Working data:
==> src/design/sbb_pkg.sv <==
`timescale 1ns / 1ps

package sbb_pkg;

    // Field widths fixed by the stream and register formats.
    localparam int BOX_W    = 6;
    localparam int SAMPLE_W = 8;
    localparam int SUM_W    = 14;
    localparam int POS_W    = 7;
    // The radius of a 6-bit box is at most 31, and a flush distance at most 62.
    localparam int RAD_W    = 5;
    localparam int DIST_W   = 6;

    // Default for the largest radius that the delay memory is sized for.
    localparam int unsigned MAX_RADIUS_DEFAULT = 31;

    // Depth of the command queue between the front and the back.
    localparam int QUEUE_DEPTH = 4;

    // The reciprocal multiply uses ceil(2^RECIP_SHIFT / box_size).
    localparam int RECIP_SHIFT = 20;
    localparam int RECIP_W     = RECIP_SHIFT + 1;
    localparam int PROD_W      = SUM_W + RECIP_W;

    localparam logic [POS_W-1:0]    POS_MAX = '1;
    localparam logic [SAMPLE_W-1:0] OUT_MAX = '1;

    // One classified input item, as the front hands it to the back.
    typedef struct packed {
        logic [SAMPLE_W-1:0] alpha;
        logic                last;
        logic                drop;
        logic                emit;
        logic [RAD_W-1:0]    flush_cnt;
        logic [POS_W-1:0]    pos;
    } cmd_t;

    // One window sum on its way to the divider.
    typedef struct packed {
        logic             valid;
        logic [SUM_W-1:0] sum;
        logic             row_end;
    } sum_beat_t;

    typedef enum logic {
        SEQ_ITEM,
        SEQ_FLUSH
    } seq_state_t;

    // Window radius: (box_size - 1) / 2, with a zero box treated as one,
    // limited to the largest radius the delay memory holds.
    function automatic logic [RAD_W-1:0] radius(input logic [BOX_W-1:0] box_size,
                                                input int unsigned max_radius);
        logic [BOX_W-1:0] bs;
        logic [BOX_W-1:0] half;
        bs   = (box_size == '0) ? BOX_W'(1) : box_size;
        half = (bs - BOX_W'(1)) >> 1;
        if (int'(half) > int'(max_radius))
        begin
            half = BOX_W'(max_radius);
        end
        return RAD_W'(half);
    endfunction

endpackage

==

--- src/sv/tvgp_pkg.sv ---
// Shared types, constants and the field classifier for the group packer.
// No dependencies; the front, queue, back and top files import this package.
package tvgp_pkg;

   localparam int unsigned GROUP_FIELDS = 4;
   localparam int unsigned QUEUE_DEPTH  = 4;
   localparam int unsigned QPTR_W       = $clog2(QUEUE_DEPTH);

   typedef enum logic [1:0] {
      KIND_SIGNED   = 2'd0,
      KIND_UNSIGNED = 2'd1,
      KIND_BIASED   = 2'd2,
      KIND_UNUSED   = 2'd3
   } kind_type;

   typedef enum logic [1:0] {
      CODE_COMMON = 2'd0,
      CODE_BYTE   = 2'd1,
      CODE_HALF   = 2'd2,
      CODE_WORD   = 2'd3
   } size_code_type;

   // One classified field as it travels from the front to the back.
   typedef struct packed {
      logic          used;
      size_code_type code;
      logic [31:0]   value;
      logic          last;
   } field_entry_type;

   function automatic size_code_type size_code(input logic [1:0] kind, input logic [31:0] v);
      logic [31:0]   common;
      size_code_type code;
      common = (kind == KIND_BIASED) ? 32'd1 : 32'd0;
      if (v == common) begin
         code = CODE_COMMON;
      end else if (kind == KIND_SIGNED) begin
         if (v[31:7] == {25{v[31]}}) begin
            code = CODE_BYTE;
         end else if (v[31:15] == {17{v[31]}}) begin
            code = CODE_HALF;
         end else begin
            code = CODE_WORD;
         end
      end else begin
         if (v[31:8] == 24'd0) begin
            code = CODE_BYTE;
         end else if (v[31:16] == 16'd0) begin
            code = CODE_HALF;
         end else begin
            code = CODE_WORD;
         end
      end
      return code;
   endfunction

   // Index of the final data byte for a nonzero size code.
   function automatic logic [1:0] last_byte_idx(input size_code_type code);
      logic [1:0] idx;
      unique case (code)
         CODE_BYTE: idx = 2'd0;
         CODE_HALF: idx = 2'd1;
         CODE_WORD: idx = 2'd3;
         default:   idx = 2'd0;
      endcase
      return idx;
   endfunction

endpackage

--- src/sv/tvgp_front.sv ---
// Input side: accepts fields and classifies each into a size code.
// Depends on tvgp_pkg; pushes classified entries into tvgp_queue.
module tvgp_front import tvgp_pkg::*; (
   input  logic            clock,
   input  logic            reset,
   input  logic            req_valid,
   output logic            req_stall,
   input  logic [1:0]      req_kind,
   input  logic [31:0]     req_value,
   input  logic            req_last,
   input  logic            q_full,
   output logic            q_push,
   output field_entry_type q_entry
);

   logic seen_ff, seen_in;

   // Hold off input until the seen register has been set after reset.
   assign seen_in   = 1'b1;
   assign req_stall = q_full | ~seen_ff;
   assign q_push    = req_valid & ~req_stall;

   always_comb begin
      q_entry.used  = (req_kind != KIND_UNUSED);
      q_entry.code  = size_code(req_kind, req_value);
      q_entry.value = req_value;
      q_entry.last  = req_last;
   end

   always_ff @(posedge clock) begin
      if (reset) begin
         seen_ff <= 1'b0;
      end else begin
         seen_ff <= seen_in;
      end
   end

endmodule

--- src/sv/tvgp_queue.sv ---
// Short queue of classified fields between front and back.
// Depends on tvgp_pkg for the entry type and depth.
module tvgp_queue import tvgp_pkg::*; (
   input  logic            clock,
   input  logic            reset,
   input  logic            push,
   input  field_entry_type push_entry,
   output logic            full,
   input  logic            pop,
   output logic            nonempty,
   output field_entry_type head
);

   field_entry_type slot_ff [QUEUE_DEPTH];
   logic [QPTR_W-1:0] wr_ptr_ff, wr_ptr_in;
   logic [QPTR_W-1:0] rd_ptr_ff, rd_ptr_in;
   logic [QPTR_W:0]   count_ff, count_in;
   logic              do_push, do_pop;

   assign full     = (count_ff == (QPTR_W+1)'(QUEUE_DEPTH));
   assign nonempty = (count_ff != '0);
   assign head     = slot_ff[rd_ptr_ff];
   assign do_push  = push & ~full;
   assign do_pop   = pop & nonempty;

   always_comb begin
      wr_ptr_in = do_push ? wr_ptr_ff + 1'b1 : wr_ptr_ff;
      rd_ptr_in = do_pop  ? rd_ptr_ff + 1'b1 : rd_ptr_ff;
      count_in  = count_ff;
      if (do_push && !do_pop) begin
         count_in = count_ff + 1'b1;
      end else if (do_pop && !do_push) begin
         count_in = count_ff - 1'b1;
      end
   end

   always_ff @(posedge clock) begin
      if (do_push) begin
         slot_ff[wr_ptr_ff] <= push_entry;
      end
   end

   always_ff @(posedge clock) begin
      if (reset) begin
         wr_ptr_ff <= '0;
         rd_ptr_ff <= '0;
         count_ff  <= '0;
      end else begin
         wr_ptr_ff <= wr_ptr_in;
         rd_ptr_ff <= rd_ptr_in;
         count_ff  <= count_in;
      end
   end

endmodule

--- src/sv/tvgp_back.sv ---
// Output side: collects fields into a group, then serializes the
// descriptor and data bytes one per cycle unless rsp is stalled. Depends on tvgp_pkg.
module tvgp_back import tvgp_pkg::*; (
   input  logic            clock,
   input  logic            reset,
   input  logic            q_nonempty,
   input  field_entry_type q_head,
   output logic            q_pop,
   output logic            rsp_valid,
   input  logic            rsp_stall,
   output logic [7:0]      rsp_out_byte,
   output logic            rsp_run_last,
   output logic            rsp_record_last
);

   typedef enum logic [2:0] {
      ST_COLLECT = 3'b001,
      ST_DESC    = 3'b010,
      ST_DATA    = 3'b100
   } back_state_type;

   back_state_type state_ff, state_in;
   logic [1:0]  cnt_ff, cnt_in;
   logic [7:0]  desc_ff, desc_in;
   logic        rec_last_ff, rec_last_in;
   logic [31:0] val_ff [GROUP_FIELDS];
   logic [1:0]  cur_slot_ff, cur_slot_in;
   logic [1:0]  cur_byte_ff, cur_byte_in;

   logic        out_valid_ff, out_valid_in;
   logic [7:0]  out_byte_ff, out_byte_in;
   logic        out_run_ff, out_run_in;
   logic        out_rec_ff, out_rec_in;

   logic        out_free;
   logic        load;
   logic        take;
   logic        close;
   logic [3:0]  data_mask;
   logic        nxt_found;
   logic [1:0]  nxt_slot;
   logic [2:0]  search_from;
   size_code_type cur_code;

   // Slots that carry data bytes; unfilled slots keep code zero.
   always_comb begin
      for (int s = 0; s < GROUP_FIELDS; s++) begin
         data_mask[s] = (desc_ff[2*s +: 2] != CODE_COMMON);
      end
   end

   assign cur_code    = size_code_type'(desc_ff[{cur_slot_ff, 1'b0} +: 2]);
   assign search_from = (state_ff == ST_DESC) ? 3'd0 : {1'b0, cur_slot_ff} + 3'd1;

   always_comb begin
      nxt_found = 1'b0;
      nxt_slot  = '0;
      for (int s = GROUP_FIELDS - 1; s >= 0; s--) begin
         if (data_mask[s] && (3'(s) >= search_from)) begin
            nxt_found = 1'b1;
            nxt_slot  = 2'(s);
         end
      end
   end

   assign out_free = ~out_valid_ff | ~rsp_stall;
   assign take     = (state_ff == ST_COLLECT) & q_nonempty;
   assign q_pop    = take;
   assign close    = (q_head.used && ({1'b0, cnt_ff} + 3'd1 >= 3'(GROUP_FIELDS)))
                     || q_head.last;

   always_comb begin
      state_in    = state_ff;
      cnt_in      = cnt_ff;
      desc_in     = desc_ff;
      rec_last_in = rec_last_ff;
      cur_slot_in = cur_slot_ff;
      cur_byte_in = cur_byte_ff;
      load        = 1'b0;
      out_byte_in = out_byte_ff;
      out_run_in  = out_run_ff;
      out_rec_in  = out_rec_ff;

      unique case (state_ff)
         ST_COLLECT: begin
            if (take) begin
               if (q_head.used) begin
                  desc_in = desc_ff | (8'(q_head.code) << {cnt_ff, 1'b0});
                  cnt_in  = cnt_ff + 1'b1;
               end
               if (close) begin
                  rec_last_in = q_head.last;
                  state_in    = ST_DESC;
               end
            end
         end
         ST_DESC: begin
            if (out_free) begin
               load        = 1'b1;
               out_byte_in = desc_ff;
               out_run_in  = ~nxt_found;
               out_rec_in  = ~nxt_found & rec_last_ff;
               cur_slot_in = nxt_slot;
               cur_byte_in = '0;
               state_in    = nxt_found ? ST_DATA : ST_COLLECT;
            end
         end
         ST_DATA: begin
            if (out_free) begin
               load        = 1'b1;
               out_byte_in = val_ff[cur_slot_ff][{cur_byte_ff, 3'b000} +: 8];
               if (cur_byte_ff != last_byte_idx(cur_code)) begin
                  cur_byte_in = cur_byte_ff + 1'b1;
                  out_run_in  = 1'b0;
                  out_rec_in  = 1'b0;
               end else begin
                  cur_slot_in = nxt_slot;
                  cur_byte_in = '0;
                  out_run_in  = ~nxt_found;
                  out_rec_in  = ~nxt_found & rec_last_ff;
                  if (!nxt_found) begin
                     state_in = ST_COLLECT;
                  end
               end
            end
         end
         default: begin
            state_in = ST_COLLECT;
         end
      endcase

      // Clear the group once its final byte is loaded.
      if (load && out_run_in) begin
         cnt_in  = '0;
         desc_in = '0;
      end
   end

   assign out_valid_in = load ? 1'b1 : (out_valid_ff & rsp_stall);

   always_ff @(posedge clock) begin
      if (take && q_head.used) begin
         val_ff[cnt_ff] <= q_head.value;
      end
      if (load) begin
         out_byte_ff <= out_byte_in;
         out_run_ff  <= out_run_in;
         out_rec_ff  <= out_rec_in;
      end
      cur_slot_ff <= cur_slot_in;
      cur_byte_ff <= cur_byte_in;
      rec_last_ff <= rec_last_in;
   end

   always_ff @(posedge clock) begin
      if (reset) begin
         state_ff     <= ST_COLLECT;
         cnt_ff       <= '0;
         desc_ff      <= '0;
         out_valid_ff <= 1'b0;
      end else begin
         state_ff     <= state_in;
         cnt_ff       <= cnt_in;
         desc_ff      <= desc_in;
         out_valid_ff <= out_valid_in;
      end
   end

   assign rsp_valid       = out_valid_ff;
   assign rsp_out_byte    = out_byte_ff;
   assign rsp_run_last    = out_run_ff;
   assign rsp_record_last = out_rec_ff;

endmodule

What you will do: In the material above, how many lines hold the string "largest"? Give the number and nothing else.

Result of this task: 2